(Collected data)
== Segment start ==

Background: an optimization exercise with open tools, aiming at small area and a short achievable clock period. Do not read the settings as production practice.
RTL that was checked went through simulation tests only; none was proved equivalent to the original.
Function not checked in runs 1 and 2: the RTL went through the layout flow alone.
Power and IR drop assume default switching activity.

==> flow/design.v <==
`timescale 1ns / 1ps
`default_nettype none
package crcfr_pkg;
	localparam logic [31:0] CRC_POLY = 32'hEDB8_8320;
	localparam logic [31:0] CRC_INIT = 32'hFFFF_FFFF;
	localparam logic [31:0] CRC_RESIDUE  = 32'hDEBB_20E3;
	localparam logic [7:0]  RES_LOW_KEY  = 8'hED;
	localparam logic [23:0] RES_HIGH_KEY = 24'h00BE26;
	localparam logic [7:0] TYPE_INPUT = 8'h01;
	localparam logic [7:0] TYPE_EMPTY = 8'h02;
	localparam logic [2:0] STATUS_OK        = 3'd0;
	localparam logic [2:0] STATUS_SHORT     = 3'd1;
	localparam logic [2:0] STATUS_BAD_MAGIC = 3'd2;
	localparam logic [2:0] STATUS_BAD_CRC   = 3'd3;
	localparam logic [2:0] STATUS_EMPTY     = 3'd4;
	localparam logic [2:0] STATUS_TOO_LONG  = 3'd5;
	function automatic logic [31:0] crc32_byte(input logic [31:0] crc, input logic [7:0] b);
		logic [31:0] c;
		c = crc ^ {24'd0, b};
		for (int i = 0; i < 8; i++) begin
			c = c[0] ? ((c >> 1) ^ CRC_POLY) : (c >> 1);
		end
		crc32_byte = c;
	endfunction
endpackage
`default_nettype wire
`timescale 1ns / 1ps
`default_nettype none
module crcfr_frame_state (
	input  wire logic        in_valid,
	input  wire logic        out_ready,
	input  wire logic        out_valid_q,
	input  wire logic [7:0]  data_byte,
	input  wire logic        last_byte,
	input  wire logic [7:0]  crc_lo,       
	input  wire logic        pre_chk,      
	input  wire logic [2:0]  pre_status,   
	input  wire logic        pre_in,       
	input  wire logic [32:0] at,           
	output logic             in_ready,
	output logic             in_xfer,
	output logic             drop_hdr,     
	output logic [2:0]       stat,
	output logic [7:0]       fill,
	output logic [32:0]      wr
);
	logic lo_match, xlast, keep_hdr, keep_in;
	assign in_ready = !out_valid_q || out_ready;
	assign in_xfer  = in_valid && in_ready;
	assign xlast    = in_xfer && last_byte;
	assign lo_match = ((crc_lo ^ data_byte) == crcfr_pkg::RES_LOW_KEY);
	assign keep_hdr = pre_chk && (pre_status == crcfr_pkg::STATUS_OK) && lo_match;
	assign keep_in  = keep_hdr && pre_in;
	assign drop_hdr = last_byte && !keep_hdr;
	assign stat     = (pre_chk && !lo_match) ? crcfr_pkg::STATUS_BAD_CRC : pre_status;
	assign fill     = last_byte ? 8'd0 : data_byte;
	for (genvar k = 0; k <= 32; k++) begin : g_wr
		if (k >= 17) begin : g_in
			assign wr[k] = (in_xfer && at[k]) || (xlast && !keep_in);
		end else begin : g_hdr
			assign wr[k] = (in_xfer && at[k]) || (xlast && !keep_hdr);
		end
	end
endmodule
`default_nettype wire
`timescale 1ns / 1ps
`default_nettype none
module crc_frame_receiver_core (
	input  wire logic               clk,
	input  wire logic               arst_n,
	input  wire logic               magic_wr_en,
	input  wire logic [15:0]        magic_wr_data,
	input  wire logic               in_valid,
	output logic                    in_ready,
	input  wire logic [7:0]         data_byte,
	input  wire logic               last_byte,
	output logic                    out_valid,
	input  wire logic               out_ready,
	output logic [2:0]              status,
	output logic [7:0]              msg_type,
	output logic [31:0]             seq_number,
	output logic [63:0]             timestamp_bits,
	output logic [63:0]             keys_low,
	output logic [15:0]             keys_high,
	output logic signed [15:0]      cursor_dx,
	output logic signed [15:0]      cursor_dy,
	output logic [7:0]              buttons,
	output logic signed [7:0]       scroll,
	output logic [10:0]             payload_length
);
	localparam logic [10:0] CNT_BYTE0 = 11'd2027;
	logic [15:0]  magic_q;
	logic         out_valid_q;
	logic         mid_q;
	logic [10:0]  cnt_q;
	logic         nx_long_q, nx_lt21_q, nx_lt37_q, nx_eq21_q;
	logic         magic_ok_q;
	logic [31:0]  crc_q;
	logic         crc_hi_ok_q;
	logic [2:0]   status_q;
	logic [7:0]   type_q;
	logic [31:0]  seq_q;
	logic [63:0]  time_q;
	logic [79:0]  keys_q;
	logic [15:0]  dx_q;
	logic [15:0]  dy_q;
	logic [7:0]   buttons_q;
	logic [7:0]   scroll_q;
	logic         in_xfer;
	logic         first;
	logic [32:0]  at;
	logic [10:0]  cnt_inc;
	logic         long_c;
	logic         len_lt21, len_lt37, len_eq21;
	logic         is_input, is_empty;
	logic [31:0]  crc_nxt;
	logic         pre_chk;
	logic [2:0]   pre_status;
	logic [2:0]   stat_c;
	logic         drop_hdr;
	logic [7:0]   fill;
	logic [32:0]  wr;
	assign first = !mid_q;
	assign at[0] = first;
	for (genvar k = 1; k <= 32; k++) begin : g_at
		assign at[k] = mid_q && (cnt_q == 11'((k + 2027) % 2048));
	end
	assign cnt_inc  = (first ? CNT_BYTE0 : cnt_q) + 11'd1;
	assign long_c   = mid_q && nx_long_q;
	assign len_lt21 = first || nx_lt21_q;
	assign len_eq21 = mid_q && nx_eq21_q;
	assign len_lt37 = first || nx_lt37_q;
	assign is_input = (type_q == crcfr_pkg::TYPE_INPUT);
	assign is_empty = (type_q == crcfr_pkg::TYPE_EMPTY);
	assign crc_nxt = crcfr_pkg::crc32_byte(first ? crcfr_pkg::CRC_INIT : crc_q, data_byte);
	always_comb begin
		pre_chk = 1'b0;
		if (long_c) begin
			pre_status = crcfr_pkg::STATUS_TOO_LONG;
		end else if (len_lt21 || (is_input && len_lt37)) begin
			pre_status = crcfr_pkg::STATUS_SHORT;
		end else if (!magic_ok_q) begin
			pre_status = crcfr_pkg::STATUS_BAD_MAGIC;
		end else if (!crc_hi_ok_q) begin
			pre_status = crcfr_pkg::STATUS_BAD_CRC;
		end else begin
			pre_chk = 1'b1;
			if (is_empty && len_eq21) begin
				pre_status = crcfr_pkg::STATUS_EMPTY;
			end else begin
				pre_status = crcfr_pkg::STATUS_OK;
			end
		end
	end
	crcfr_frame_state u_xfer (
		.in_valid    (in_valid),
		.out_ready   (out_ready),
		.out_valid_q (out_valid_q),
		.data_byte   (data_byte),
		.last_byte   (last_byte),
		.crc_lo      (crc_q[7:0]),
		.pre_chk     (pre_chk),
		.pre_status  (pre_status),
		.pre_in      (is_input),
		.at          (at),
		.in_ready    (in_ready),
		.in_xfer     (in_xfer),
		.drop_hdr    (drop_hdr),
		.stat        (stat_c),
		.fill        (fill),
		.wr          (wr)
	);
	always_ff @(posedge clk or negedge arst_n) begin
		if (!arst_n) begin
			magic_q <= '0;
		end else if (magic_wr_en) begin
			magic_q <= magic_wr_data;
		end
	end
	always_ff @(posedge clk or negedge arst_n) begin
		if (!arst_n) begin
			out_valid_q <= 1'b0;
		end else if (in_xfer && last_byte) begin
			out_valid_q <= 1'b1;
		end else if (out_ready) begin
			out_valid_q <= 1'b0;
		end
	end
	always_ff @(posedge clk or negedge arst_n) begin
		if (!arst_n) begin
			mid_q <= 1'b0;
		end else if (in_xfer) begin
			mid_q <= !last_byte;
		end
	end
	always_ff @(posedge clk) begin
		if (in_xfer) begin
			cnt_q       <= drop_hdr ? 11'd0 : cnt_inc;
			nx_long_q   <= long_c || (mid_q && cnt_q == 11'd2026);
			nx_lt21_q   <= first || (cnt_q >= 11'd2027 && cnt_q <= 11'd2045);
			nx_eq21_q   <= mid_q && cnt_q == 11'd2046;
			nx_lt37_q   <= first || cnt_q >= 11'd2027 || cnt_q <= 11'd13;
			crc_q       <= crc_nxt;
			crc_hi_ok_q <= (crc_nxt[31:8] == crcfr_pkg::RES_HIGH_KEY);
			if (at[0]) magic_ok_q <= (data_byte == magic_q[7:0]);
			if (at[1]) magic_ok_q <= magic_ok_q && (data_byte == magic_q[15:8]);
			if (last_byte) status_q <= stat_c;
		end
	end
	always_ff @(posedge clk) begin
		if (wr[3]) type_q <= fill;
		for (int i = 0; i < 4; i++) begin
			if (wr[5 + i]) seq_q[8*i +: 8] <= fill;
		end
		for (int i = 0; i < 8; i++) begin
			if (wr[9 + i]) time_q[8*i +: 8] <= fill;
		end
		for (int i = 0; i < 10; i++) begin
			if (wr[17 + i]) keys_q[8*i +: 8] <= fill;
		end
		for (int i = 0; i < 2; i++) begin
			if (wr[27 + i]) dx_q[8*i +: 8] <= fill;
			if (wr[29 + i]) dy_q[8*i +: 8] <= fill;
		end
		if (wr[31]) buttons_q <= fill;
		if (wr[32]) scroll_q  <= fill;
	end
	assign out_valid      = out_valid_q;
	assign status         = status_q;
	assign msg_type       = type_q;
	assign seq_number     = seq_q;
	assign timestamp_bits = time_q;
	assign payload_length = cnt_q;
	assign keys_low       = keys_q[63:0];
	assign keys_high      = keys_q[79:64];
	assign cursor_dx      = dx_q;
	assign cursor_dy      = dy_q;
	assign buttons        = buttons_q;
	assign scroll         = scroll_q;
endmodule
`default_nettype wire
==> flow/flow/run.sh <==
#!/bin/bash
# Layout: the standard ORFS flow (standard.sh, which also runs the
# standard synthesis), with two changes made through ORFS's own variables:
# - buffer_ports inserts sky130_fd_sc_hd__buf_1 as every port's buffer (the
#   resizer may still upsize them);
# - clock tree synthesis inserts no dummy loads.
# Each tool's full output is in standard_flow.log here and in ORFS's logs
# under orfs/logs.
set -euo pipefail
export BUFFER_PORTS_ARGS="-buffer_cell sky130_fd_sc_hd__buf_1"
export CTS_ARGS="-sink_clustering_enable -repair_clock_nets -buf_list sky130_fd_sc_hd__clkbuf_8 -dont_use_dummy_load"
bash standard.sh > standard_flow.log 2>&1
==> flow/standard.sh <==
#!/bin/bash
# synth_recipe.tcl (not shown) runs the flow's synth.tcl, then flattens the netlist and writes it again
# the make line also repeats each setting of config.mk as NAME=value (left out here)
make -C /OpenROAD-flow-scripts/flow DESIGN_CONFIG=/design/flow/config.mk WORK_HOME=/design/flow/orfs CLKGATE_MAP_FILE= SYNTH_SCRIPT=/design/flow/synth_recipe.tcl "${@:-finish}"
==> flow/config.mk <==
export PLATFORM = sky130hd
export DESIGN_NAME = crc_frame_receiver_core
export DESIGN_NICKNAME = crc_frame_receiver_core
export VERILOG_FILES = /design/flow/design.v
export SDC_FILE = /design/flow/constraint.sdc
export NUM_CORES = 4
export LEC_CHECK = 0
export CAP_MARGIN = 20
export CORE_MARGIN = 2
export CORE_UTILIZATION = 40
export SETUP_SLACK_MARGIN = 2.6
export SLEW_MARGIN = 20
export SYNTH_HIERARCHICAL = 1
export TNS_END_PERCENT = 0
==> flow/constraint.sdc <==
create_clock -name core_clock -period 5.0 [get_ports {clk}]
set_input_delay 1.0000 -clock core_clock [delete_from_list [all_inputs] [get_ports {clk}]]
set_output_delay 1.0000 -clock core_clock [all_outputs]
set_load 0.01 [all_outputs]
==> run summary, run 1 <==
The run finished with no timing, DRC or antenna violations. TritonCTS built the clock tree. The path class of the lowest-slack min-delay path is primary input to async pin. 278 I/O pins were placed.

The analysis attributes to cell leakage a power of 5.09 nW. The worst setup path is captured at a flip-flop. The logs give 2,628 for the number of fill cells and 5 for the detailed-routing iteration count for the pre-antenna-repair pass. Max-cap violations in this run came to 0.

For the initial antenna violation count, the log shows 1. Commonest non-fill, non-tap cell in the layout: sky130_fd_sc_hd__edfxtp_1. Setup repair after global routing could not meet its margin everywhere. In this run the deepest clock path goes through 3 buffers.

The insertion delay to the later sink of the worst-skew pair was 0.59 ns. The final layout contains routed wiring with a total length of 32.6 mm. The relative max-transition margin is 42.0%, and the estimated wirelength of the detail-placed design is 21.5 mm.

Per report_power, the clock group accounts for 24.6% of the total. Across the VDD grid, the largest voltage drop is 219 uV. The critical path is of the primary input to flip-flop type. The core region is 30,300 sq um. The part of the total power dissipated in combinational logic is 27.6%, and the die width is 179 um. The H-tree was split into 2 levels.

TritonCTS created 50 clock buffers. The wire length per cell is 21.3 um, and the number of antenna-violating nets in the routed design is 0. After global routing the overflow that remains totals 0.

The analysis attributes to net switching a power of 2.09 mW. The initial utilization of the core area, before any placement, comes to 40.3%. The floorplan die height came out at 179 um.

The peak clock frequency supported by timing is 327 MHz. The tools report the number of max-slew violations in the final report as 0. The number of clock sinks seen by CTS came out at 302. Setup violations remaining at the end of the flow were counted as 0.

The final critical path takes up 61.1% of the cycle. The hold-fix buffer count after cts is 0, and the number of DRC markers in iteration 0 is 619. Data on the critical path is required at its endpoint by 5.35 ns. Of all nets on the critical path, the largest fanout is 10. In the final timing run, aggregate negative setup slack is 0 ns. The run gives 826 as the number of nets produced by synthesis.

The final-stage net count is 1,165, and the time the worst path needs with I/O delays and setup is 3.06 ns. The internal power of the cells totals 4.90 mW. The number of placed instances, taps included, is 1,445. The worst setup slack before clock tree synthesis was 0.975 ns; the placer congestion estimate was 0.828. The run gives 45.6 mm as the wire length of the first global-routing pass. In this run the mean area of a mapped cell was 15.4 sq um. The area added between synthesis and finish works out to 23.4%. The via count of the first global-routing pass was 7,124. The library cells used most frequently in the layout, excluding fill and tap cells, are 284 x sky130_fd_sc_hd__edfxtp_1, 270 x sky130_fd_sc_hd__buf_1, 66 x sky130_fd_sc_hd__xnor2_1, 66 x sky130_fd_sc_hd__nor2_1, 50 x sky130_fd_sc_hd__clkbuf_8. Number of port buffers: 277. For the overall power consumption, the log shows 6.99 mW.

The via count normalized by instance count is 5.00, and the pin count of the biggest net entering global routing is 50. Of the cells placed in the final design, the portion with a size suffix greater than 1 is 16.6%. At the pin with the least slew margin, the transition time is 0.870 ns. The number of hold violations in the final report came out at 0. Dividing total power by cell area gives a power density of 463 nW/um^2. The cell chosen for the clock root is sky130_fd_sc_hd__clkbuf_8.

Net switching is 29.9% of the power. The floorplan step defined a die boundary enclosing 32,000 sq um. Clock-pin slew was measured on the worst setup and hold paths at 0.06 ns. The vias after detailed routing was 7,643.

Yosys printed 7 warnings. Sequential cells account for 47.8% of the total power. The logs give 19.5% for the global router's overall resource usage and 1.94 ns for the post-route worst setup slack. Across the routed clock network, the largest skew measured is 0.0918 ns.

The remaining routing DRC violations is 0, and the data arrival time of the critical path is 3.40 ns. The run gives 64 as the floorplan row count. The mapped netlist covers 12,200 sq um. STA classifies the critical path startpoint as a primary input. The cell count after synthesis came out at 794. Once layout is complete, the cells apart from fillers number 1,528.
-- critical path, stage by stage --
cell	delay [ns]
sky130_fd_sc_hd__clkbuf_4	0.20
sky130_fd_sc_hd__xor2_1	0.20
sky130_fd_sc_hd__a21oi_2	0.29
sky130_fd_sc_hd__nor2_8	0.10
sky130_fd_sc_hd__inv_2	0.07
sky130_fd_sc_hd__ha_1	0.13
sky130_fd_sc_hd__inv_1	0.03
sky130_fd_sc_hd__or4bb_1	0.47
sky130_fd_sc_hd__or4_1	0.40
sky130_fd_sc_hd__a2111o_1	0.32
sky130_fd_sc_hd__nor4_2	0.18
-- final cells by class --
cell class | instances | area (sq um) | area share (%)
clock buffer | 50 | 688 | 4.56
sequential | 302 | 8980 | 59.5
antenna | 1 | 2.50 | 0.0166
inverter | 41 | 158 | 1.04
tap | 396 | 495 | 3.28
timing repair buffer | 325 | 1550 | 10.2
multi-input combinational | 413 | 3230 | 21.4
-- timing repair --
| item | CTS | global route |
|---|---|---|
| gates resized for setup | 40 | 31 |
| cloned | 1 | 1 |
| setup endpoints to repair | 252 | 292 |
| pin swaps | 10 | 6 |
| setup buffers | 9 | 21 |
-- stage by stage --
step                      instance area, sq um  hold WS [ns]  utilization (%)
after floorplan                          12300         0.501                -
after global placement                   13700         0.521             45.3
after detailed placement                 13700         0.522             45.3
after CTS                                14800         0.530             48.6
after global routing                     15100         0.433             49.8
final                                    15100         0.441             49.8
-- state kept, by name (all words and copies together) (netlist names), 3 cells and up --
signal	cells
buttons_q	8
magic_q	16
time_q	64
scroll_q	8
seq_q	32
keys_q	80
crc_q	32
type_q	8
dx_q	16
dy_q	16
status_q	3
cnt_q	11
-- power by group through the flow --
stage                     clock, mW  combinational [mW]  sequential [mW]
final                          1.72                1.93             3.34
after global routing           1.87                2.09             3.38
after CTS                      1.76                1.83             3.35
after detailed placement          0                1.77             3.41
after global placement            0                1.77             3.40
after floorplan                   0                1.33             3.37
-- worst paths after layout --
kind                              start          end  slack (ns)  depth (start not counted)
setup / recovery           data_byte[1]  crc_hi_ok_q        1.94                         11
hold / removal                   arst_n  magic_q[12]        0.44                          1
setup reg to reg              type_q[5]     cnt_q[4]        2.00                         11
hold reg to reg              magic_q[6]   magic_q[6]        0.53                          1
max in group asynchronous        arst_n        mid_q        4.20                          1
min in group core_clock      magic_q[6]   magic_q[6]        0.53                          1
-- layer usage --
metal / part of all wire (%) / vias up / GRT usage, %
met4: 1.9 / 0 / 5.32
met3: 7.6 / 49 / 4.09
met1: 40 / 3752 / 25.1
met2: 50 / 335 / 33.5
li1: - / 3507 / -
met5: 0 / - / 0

== Segment end ==

- _DIRECTIONS_
Scan the records above for lines with the word "also". Then report how many there are, as a bare number.

- _RESPONSE FOR THIS EXERCISE_
2